1.「傲慢にならない」という強みとして受け入れる
自分を過小評価している人は、決して傲慢になりません。「自分なんてまだまだだ」と思い続けているため、常に努力し、成長し続けることができます。その結果、皮肉なことにさらにうまくいってしまうのです。
この「謙虚すぎる姿勢」を自分の個性として受け止め、バネにして生きていくのが良いのではないでしょうか。
2.事実(結果)を客観的に認める
「まぐれで成功している」という感覚は持ち続けても構いませんが、確率論として、実力がないのに偶然だけで成功し続ける確率はほぼゼロです。

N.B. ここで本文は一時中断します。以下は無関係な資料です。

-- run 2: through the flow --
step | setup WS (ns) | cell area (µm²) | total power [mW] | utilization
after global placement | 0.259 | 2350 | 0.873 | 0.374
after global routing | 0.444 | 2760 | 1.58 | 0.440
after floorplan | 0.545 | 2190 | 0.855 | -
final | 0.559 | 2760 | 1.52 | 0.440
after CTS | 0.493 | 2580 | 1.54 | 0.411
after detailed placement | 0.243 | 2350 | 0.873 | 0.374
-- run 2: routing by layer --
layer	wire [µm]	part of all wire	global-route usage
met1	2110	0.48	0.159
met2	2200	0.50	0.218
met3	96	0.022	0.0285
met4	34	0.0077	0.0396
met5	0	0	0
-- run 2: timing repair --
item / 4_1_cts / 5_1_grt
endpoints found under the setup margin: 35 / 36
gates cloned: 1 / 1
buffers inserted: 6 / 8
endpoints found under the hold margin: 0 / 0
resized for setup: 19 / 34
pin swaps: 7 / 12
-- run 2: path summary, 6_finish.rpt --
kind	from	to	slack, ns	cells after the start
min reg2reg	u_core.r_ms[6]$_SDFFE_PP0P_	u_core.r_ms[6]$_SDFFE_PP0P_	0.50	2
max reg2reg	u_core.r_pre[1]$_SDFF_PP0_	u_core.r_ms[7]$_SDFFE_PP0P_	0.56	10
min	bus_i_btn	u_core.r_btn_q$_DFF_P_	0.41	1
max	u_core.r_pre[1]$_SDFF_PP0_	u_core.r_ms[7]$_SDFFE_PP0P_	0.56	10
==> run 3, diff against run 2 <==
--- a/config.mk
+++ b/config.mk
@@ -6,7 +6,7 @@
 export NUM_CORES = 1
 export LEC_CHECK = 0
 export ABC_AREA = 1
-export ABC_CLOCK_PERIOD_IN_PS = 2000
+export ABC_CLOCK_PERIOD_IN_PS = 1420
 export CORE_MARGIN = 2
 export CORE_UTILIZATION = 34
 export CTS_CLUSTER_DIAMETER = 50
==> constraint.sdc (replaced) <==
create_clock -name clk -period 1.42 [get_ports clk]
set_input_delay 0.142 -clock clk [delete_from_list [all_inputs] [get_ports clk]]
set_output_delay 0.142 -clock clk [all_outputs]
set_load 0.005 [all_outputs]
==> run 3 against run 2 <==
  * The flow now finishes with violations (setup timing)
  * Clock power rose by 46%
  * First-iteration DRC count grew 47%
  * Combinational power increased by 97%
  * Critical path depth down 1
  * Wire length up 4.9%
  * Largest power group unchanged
**src/rtl/text_console_if.sv**
```systemverilog
// text_console_if: CPU byte stream, attribute load, text RAM port and cursor.
// The slave view belongs to text_console, the master view to CPU and RAM.
interface text_console_if;
    logic [7:0]  data_in;
    logic        data_valid;
    logic        ready;
    logic [7:0]  attr_in;
    logic        attr_we;
    logic [11:0] mem_address;
    logic [7:0]  mem_wdata;
    logic        mem_we;
    logic [7:0]  mem_rdata;
    logic [10:0] cursor;

    modport slave (
        input  data_in, data_valid, attr_in, attr_we, mem_rdata,
        output ready, mem_address, mem_wdata, mem_we, cursor
    );

    modport master (
        output data_in, data_valid, attr_in, attr_we, mem_rdata,
        input  ready, mem_address, mem_wdata, mem_we, cursor
    );
endinterface

```
**src/rtl/text_console.sv**
```systemverilog
// text_console: byte stream to 80x25 text RAM writer with cursor tracking.
// Scrolling on the last row is enabled by defining TEXT_CONSOLE_SCROLL_EN.
module text_console #(
    parameter int         COLS     = 80,
    parameter int         ROWS     = 25,
    parameter logic [7:0] DEF_ATTR = 8'h07
) (
    input logic           clock,
    input logic           reset_n,
    text_console_if.slave bus
);

    localparam logic [2:0] IDLE  = 3'd0;
    localparam logic [2:0] WCHAR = 3'd1;
    localparam logic [2:0] WATTR = 3'd2;
    localparam logic [2:0] ADV   = 3'd3;
    localparam logic [2:0] FILL  = 3'd7;
`ifdef TEXT_CONSOLE_SCROLL_EN
    localparam logic [2:0] SCR_RD   = 3'd4;
    localparam logic [2:0] SCR_WAIT = 3'd5;
    localparam logic [2:0] SCR_WR   = 3'd6;

    localparam logic [11:0] LINE_B   = 12'(2 * COLS);
    localparam logic [11:0] SCR_LAST = 12'(2 * COLS * (ROWS - 1) - 1);
    localparam logic [11:0] SCR_END  = 12'(2 * COLS * (ROWS - 1));
`endif
    localparam logic [6:0]  LAST_COL = 7'(COLS - 1);
    localparam logic [4:0]  LAST_ROW = 5'(ROWS - 1);
    localparam logic [11:0] NBYTE    = 12'(2 * COLS * ROWS);

    logic [2:0]  state_q, state_d;
    logic        ready_q, ready_d;
    logic [11:0] addr_q, addr_d;
    logic [7:0]  wdata_q, wdata_d;
    logic        we_q, we_d;
    logic [6:0]  col_q, col_d;
    logic [4:0]  row_q, row_d;
    logic [10:0] cur_q, cur_d;
    logic [11:0] ptr_q, ptr_d;
    logic [7:0]  char_q, char_d;
    logic [7:0]  attr_q, attr_d;
    logic        nl;

`ifndef TEXT_CONSOLE_SCROLL_EN
    logic unused_rdata;
    assign unused_rdata = ^bus.mem_rdata;
`endif

    always_comb begin
        state_d = state_q;
        ready_d = ready_q;
        addr_d  = addr_q;
        wdata_d = wdata_q;
        we_d    = 1'b0;
        col_d   = col_q;
        row_d   = row_q;
        ptr_d   = ptr_q;
        char_d  = char_q;
        attr_d  = bus.attr_we ? bus.attr_in : attr_q;
        nl      = 1'b0;

        unique case (state_q)
            IDLE: begin
                if (bus.data_valid) begin
                    unique case (1'b1)
                        bus.data_in >= 8'h20: begin
                            char_d  = bus.data_in;
                            state_d = WCHAR;
                            ready_d = 1'b0;
                        end
                        bus.data_in == 8'h0D: col_d = '0;
                        bus.data_in == 8'h0A: nl = 1'b1;
                        bus.data_in == 8'h08: begin
                            if (col_q != '0) col_d = col_q - 7'd1;
                        end
                        bus.data_in == 8'h0C: begin
                            // First fill byte goes out on the accept edge
                            row_d   = '0;
                            col_d   = '0;
                            addr_d  = '0;
                            wdata_d = 8'h20;
                            we_d    = 1'b1;
                            ptr_d   = 12'd1;
                            state_d = FILL;
                            ready_d = 1'b0;
                        end
                        default: ;
                    endcase
                end
            end
            WCHAR: begin
                addr_d  = {cur_q, 1'b0};
                wdata_d = char_q;
                we_d    = 1'b1;
                state_d = WATTR;
            end
            WATTR: begin
                addr_d  = {cur_q, 1'b1};
                wdata_d = attr_q;
                we_d    = 1'b1;
                state_d = ADV;
            end
            ADV: begin
                ready_d = 1'b1;
                state_d = IDLE;
                if (col_q == LAST_COL) nl = 1'b1;
                else col_d = col_q + 7'd1;
            end
`ifdef TEXT_CONSOLE_SCROLL_EN
            SCR_RD: begin
                addr_d  = ptr_q + LINE_B;
                state_d = SCR_WAIT;
            end
            SCR_WAIT: state_d = SCR_WR;
            SCR_WR: begin
                addr_d  = ptr_q;
                wdata_d = bus.mem_rdata;
                we_d    = 1'b1;
                if (ptr_q == SCR_LAST) begin
                    ptr_d   = SCR_END;
                    state_d = FILL;
                end else begin
                    ptr_d   = ptr_q + 12'd1;
                    state_d = SCR_RD;
                end
            end
`endif
            FILL: begin
                if (ptr_q == NBYTE) begin
                    ready_d = 1'b1;
                    state_d = IDLE;
                end else begin
                    addr_d  = ptr_q;
                    wdata_d = ptr_q[0] ? attr_q : 8'h20;
                    we_d    = 1'b1;
                    ptr_d   = ptr_q + 12'd1;
                end
            end
            default: state_d = IDLE;
        endcase

        if (nl) begin
            col_d = '0;
            if (row_q != LAST_ROW) begin
                row_d = row_q + 5'd1;
            end else begin
`ifdef TEXT_CONSOLE_SCROLL_EN
                // Entry edge already issues the first source read
                addr_d  = LINE_B;
                ptr_d   = '0;
                state_d = SCR_WAIT;
                ready_d = 1'b0;
`else
                row_d = '0;
`endif
            end
        end

        cur_d = 11'(row_d) * 11'(COLS) + 11'(col_d);
    end

    always_ff @(posedge clock or negedge reset_n) begin
        if (!reset_n) begin
            state_q <= IDLE;
            ready_q <= 1'b1;
            addr_q  <= '0;
            wdata_q <= '0;
            we_q    <= 1'b0;
            col_q   <= '0;
            row_q   <= '0;
            cur_q   <= '0;
            ptr_q   <= '0;
            char_q  <= '0;
            attr_q  <= DEF_ATTR;
        end else begin
            state_q <= state_d;
            ready_q <= ready_d;
            addr_q  <= addr_d;
            wdata_q <= wdata_d;
            we_q    <= we_d;
            col_q   <= col_d;
            row_q   <= row_d;
            cur_q   <= cur_d;
            ptr_q   <= ptr_d;
            char_q  <= char_d;
            attr_q  <= attr_d;
        end
    end

    assign bus.ready       = ready_q;
    assign bus.mem_address = addr_q;
    assign bus.mem_wdata   = wdata_q;
    assign bus.mem_we      = we_q;
    assign bus.cursor      = cur_q;

endmodule

```
**src/flat_wrapper.sv**
```systemverilog
// flat-port wrapper written by rule: the top's interface ports become plain ports
module text_console_flat 
#(
    parameter int         COLS     = 80,
    parameter int         ROWS     = 25,
    parameter logic [7:0] DEF_ATTR = 8'h07
)
  (clock, reset_n, bus_data_in, bus_data_valid, bus_attr_in, bus_attr_we, bus_mem_rdata, bus_ready, bus_mem_address, bus_mem_wdata, bus_mem_we, bus_cursor);
  text_console_if bus_i ();
  input logic clock;
  input logic reset_n;
  input wire logic [$bits(bus_i.data_in)-1:0] bus_data_in;
  input wire logic [$bits(bus_i.data_valid)-1:0] bus_data_valid;
  input wire logic [$bits(bus_i.attr_in)-1:0] bus_attr_in;
  input wire logic [$bits(bus_i.attr_we)-1:0] bus_attr_we;
  input wire logic [$bits(bus_i.mem_rdata)-1:0] bus_mem_rdata;
  output wire logic [$bits(bus_i.ready)-1:0] bus_ready;
  output wire logic [$bits(bus_i.mem_address)-1:0] bus_mem_address;
  output wire logic [$bits(bus_i.mem_wdata)-1:0] bus_mem_wdata;
  output wire logic [$bits(bus_i.mem_we)-1:0] bus_mem_we;
  output wire logic [$bits(bus_i.cursor)-1:0] bus_cursor;
  assign bus_i.data_in = bus_data_in;
  assign bus_i.data_valid = bus_data_valid;
  assign bus_i.attr_in = bus_attr_in;
  assign bus_i.attr_we = bus_attr_we;
  assign bus_i.mem_rdata = bus_mem_rdata;
  assign bus_ready = bus_i.ready;
  assign bus_mem_address = bus_i.mem_address;
  assign bus_mem_wdata = bus_i.mem_wdata;
  assign bus_mem_we = bus_i.mem_we;
  assign bus_cursor = bus_i.cursor;
  text_console #(.COLS(COLS), .ROWS(ROWS), .DEF_ATTR(DEF_ATTR)) u_core (.clock(clock), .reset_n(reset_n), .bus(bus_i));
endmodule
```
**config.mk**
```make
export PLATFORM = sky130hd
export DESIGN_NAME = text_console_flat
export DESIGN_NICKNAME = d
export VERILOG_FILES = /design/src/rtl/text_console_if.sv /design/src/rtl/text_console.sv /design/src/flat_wrapper.sv
export SDC_FILE = /design/constraint.sdc
export NUM_CORES = 1
export LEC_CHECK = 0
export ABC_AREA = 1
export CAP_MARGIN = 20
export CELL_PAD_IN_SITES_DETAIL_PLACEMENT = 0
export CELL_PAD_IN_SITES_GLOBAL_PLACEMENT = 1
export CORE_UTILIZATION = 40
export DETAILED_ROUTE_END_ITERATION = 7
export PLACE_DENSITY_LB_ADDON = 0.1
export SLEW_MARGIN = 10
export SYNTH_ARGS = -nofsm -noshare
export SYNTH_HDL_FRONTEND = slang
export SYNTH_SLANG_ARGS = --single-unit
export TNS_END_PERCENT = 30
```
**constraint.sdc**
```tcl
create_clock -name clock -period 3.63 [get_ports clock]
set_clock_uncertainty 0.15 [all_clocks]
set_input_delay 1.089 -clock clock [delete_from_list [all_inputs] [get_ports clock]]
set_output_delay 1.089 -clock clock [all_outputs]
set_load 0.02 [all_outputs]
```
After elaboration in Yosys (flattened, before gate mapping)
Index checks and enable logic that the tools add are counted. Widths: inputs -> output; s select.

Flip-flop bits (word level): 76. Output and inout bits: 33. Word-level logic and storage cells: 88.

$add $sub $neg: 5. Multipliers: 1. Order comparisons: 1. Eq/ne operators: 17. Mux-type cells: 40. Reductions and logical operators: 13.

Operators with widths (number): $mux 12 (6); $pmux 12 s4 (1); $eq 8x4->1 const B (4); $mux 8 (4); $pmux 8 s4 (1); $mux 7 (4); $pmux 7 s2 (2); $mux 5 (5); $pmux 12 s2 (1); $add 12x1->12 const B (1); $eq 12x12->1 const B (1); $pmux 3 s4 (1); $reduce_and 4->1 (3); $add 11x7->11 (1); $mux 1 (9); $ge 8x6->1 const B (1); $add 7x1->7 const B (1); $eq 7x7->1 const B (1); $mul 5x3->7 const B (1); $reduce_bool 7->1 (1); $sub 7x1->7 const B (1); $eq 3x2->1 const B (2); $mux 3 (2); $ne 2x2->1 const B (3); 15 further kinds (20).

Longest topological paths before layout
Word-level depth: 7. Depth in mapped cells: 25. Depth with buffers taken out: 24.

Worst setup path after synthesis
OpenSTA, ideal clock, no wires.

Kind: input to register. Start: input bus_data_in[7]. End: register u_core.cur_q[10], in the netlist u_core.bus.cursor[10]. Data arrival time: 3.516 ns. Slack: -0.149 ns. Stages: 19. Path through: nor2_1 -> nand2_1 -> nor2_1 -> nand3_1 -> nand2_2 -> inv_1 -> buf_6 -> o31ai_1 -> ha_1 -> fa_1 -> inv_1 -> nor2_1 -> nand2_1 -> nand2_1 -> nand2_1 -> inv_1 -> nand2_1 -> nand2_1 -> inv_1.

Word-level cells in the longest chain between the ends: 7. Elaborated cells on any way between the ends: 18.

RTL lines: from (decl) (RTL line flat_wrapper.sv:12) `input wire logic [$bits(bus_i.data_in)-1:0] bus_data_in;`; $eq 8x4->1, on equally long branches (RTL line text_console.sv:72, text_console.sv:76); $mux 1 or $mux 5 (tied branches) (RTL line text_console.sv:65) `unique case (1'b1)`; $mux 1 or $mux 5 (tied branches) (RTL line text_console.sv:64) `if (bus.data_valid) begin`; $pmux 1 s2 or $mux 5 (tied branches) (RTL line text_console.sv:62) `unique case (state_q)`; $mux 5 (*) (RTL line text_console.sv:142) `if (nl) begin`; net u_core.row_d[2] (RTL line text_console.sv:37) `logic [4:0] row_q, row_d;`; $mul 5x3->7 (*) (RTL line text_console.sv:159) `cur_d = 11'(row_d) * 11'(COLS) + 11'(col_d);`; $add 11x7->11 (*) (RTL line text_console.sv:159); net u_core.cur_d[10] (RTL line text_console.sv:38) `logic [10:0] cur_q, cur_d;`; to (signal assigned) (RTL line text_console.sv:183) `cur_q <= cur_d;`; to (decl) (RTL line text_console.sv:38).

Mark *: on every way through the listed nets, which the timed path passes. The rest lies on a longest branch. A chain may end at the register's enable or synchronous reset.

Worst setup path after layout
Start: input bus_data_in[4]. End: register u_core.cur_q[10], in the netlist u_core.bus.cursor[10].

Same word-level chain as after synthesis.

==> qor.csv <==
stage,metric,value,unit
worst_setup_path,ff2ff_path_depth,21,
worst_setup_path,critical_path_class,primary input to flop,
synthesis,yosys.area_share.adder,5.813,%
power,fin_total_pwr,1543,uW
clock_tree,ctsHoldBuffers,0,
final_layout,fill_cells,943,
hold_path,holdPathEnd,u_core.bus.mem_address[2],
synthesis,synth_fp_nets,549,
timing,finalHoldViolCount,0,
clock_tree,root_buffer,clkbuf_8,
timing,maxSlewHeadroom,56.38,%
clock_tree,clock_path_buffers,2,
drt,drt_first_iter_violations,121,
synthesis,synth-simple-area-share,25.76,%
clock_tree,cts.sinks,72,
worst_setup_path,reg2reg_to,u_core.bus.cursor[10],
timing,finalSetupTns,0,ps
floorplan,die_height,103.6,um
hold_path,holdPathStages,2,
final_layout,multi_input_area,2116,um2
worst_setup_path,end_kind,flop,
drt,drcViolationCount,0,
worst_setup_path,critPathLaunchType,primary input,
worst_setup_path,worstPathRequired,3720,ps
worst_setup_path,arrival,3720,ps
synthesis,synthFlopType,dfrtp_1,
floorplan,core_area,9910,um2
drt,dr.pass1.iters,4,
final_layout,fin_util,55.32,%
floorplan,start_util,41.70,%
synthesis,synthDistinctLibCells,38,
final_layout,antenna_cells,0,
hold_path,hp-start,u_core.bus.mem_address[2],
floorplan,rows,36,
placement,gp_congestion,0.8615,
clock_tree,clock_latency,350,ps
worst_setup_path,r2r_slack,250,ps
synthesis,synth_area_per_cell,8.216,um2
timing,fmax,275.9,MHz
hold_path,hp-class,flop to flop,
power,leakagePower,0.002603,uW
timing,rsz0062_at_grt,true,
floorplan,pin_count,61,
synthesis,synth_xor_area_share,1.907,%
grt,overflow,0,
flow_run,cap_violations,0,
drt,wl_per_cell,13.58,um
final_layout,drive_above_1_share,22.93,%
placement,io_buffers,52,
synthesis,yosys_warnings,0,
power,ir_drop,0.1340,mV
clock_tree,h-tree-depth,3,
timing,period_minus_slack,3625,ps
drt,routed_wl,10160,um
worst_setup_path,timing.rr.start,u_core.col_q[0],
timing,drv_slew,0,
clock_tree,numCtsBuffers,9,
floorplan,die_w,103.6,um
synthesis,synth_top_family_by_area,simple AND/OR/NAND/NOR gates,
synthesis,synth_edf_count,0,
drt,vias,3700,
grt,groute.usage.overall,20.32,%
synthesis,synth.area.top_cells,"dfrtp_1 41%, nand2_1 12%, nand3_1 5.1%, ha_1 4.8%, inv_1 4.6%",
synthesis,synth_mux_area_share,2.997,%
drt,via_per_inst,4.947,
placement,hpwl,7544,um
final_layout,area_growth,32.64,%
status,status,completed,
synthesis,netlist_area,4133,um2
grt,antenna_found_initial,0,
timing,setup_viol,0,
grt,grt_max_degree,44,
grt,grt_pass1_vias,3624,
timing,timing.final.crit_share,99.86,%
final_layout,nets,656,
grt,grt_pass1_wl,17350,um
worst_setup_path,path_max_fanout,5,
final_layout,final_common_cell,nand2_1,
power,power_density,281.5,nW/um2
clock_tree,cts_tree,built,
synthesis,synth_cells,503,
floorplan,die-area,10740,um2
synthesis,async_flop_share,100.0,%
synthesis,synth_top_area_share,41.17,%
clock_tree,clk_pin_slew,70,ps
timing,tightest_slew,649.9,ps
final_layout,final_cell_mix,"127 x nand2_1, 68 x dfrtp_1, 56 x buf_4",
drt,ant_nets,0,
synthesis,seq_area_frac_synth,43.72,%
synthesis,synth-seq-cells,72,
synthesis,synth_compound_area_share,11.99,%
synthesis,synth_top_area_cell,dfrtp_1,
final_layout,regArea,1807,um2
## kinds of logic (layout without fill, tap and decap cells)
logic type | after synthesis | in the layout
multiplexers | 11 | 11
AND/OR/NAND/NOR | 237 | 237
buffers and inverters | 71 | 183
AO/OA/AOI/OAI | 85 | 85
adder cells (fa/ha/maj) | 18 | 18
XOR/XNOR | 9 | 9
flip-flops | 72 | 72
## per-stage QoR
stage	instance area, um2	worst slack [ps]	cells	hold WS, ps
floorplan	4165	8.781	503	292.3
global placement	5165	-735.7	726	309.7
detailed placement	5165	-754.1	726	318.5
CTS	5443	1.514	747	337.4
global route	5482	-113.2	748	359.6
finish	5482	4.970	748	331.7
## how the worst max path moves through the flow
stage | startpoint | endpoint | slack [ps] | depth (start not counted)
2_1_floorplan | bus_data_in[7] | u_core.bus.cursor[10] | 9 | 21
3_3_place_gp | bus_data_in[7] | u_core.bus.cursor[10] | -740 | 23
3_5_place_dp | bus_data_in[7] | u_core.bus.cursor[10] | -750 | 22
4_1_cts | bus_data_in[4] | u_core.bus.cursor[10] | 2 | 22
5_1_grt | bus_data_in[4] | u_core.bus.cursor[10] | -110 | 22
6_report | bus_data_in[4] | u_core.bus.cursor[10] | 5 | 22
## registers in the layout (all words and copies together), names as in the netlist
| name | count |
|---|---|
| u_core.bus.mem_address | 12 |
| u_core.ptr_q | 12 |
| u_core.attr_q | 8 |
| u_core.bus.mem_wdata | 8 |
| u_core.char_q | 8 |
| u_core.bus.cursor | 7 |
| u_core.col_q | 7 |
| u_core.row_q | 5 |
| u_core.state_q | 3 |
| u_core.bus.mem_we | 1 |
| u_core.bus.ready | 1 |
## critical path, cell delays in order
cell and delay [ps]:
buf_2 120, nor2_4 90, nand2_2 70, nor2_2 110, nand3_2 120, nand2_2 110, clkinvlp_4 160, buf_6 150
nand3_2 50, o21ai_2 70, ha_1 310, ha_2 200, fa_1 510, inv_2 50, nor2_4 120, nand2_1 60
nand2_1 60, nand2_1 60, inv_1 50, nand2_1 40, nand2_1 70, inv_1 40
## cell usage after synthesis, types with 2 or more instances
cell type,n
a31oi_1,2
nor3_1,8
dfrtp_1,68
nand2_2,5
ha_1,16
dfstp_2,4
nand4_1,12
o21ai_0,33
clkbuf_1,4
a21oi_1,12
buf_6,4
xnor2_1,3
o21bai_1,2
nor2_1,31
xor2_1,6
buf_4,6
o21ai_1,13
buf_2,3
a22oi_1,18
mux2_2,11
nand2_1,128
fa_1,2
nor2_2,3
inv_2,3
o31ai_1,2
inv_1,51
nand3_1,42
## per-layer routing
| layer | wire length [um] | vias to the layer above | part of all wire [%] | global-route usage, % |
|---|---|---|---|---|
| met2 | 4831 | 77 | 48 | 33.37 |
| met4 | 108 | 0 | 1.1 | 6.832 |
| met5 | 0 | - | 0 | 0 |
| li1 | - | 1881 | - | - |
| met3 | 468 | 11 | 4.6 | 3.210 |
| met1 | 4748 | 1731 | 47 | 27.31 |
## layout make-up
type / instances / share of cell area (%)
clock buffers: 10 / 2.328
clock inverters: 6 / 1.096
inverters: 54 / 3.766
multi-input cells: 360 / 38.60
flip-flops and latches: 72 / 32.96
well taps: 133 / 3.036
repair buffers: 113 / 18.22
## power by group
group          total (uW)  internal (uW)  switching (uW)
registers             827            819            7.95
clock network         624            314             310
logic                92.1           48.3            43.8
total                1540           1180             362
## what timing repair did
action                                  in CTS  in global routing
pin swaps                                   15                  1
hold endpoints to repair                     0                  0
endpoints found under the setup margin       4                  3
gates cloned                                 0                  0
setup buffers                                5                  0
gates resized for setup                     46                 12
(Power assumes the default switching activity.)
$ cat src/rtl/uart_rx_frame_pkg.sv
// Shared UART definitions: baud codes, oversampling constants, receiver
// state encoding and the oversample divider function used by both ends.
package uart_rx_frame_pkg;

  localparam logic [3:0] BAUD_9600   = 4'd0;
  localparam logic [3:0] BAUD_19200  = 4'd1;
  localparam logic [3:0] BAUD_38400  = 4'd2;
  localparam logic [3:0] BAUD_57600  = 4'd3;
  localparam logic [3:0] BAUD_115200 = 4'd4;

  localparam int         OVS         = 16;
  localparam logic [3:0] SAMPLE_LO   = 4'd7;
  localparam logic [3:0] SAMPLE_MID  = 4'd8;
  localparam logic [3:0] SAMPLE_HI   = 4'd9;
  localparam logic [3:0] SAMPLE_LAST = 4'(OVS - 1);

  localparam int DIV_W = 16;

  typedef enum logic [1:0] {
    IDLE  = 2'd0,
    START = 2'd1,
    DATA  = 2'd2,
    STOP  = 2'd3
  } rx_state_t;

  // Baud rate for a baud_set code; unknown codes fall back to 9600.
  function automatic int unsigned baud_rate(input logic [3:0] code);
    case (code)
      BAUD_19200:  return 19200;
      BAUD_38400:  return 38400;
      BAUD_57600:  return 57600;
      BAUD_115200: return 115200;
      default:     return 9600;
    endcase
  endfunction

  // Clocks per oversample tick, rounded to nearest.
  function automatic logic [DIV_W-1:0] baud_div(input int unsigned clk_hz,
                                                input logic [3:0]  code);
    int unsigned rate;
    rate = baud_rate(code);
    return DIV_W'((clk_hz + rate * 8) / (rate * 16));
  endfunction

  function automatic logic majority3(input logic a, input logic b, input logic c);
    return (a & b) | (a & c) | (b & c);
  endfunction

endpackage
[src/rtl/cnn_pkg.sv]
// Shared fp16 constants, types and the collector state encoding for the CNN datapath stages.
package cnn_pkg;

    localparam int DATA_WIDTH = 16;

    localparam logic [15:0] FP16_EXP_MASK = 16'h7C00;
    localparam logic [15:0] FP16_MAN_MASK = 16'h03FF;

    typedef logic [15:0] fp16_t;

    typedef enum logic [1:0] {
        IDLE    = 2'd0,
        COLLECT = 2'd1,
        DONE    = 2'd2
    } state_t;

endpackage

[src/rtl/fp16_relu.sv]
// Combinational fp16 ReLU: negatives (incl. -0, -Inf, -NaN) and positive NaN map to +0.
module fp16_relu
    import cnn_pkg::*;
(
    input  fp16_t x_i,
    output fp16_t y_o
);

    logic is_neg;
    logic is_nan;

    always_comb begin
        is_neg = x_i[15];
        is_nan = ((x_i & FP16_EXP_MASK) == FP16_EXP_MASK) && ((x_i & FP16_MAN_MASK) != '0);
        y_o    = (is_neg || is_nan) ? fp16_t'('0) : x_i;
    end

endmodule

「自分は認められないけれど、事実は事実としてある」と、少し冷静に捉えてみてください。
3.誰かの分の思いも背負って「ぼちぼち」生きる
世の中には、結果を出したくても出せない人がたくさんいます。自分がその場所にいるということは、そうした人たちの思いも背負っているということです。
「自分はペテン師ではないか」という不安な感覚は否定せず、自分の理念として持ちつつも、自分を追い詰めすぎないこと。「結果を出した自分」をあまりに否定してしまうと、同じ場所を目指している人たちの居場所までなくしてしまいます。
あなたは決して詐欺師ではありません。不完全な自分を許し、認め、「ぼちぼち」やっていく。これに尽きるのではないかと思います。
※本稿は『精神科医Tomyが教える 1秒で不安が吹き飛ぶ言葉』(ダイヤモンド社)の著者による特別原稿です。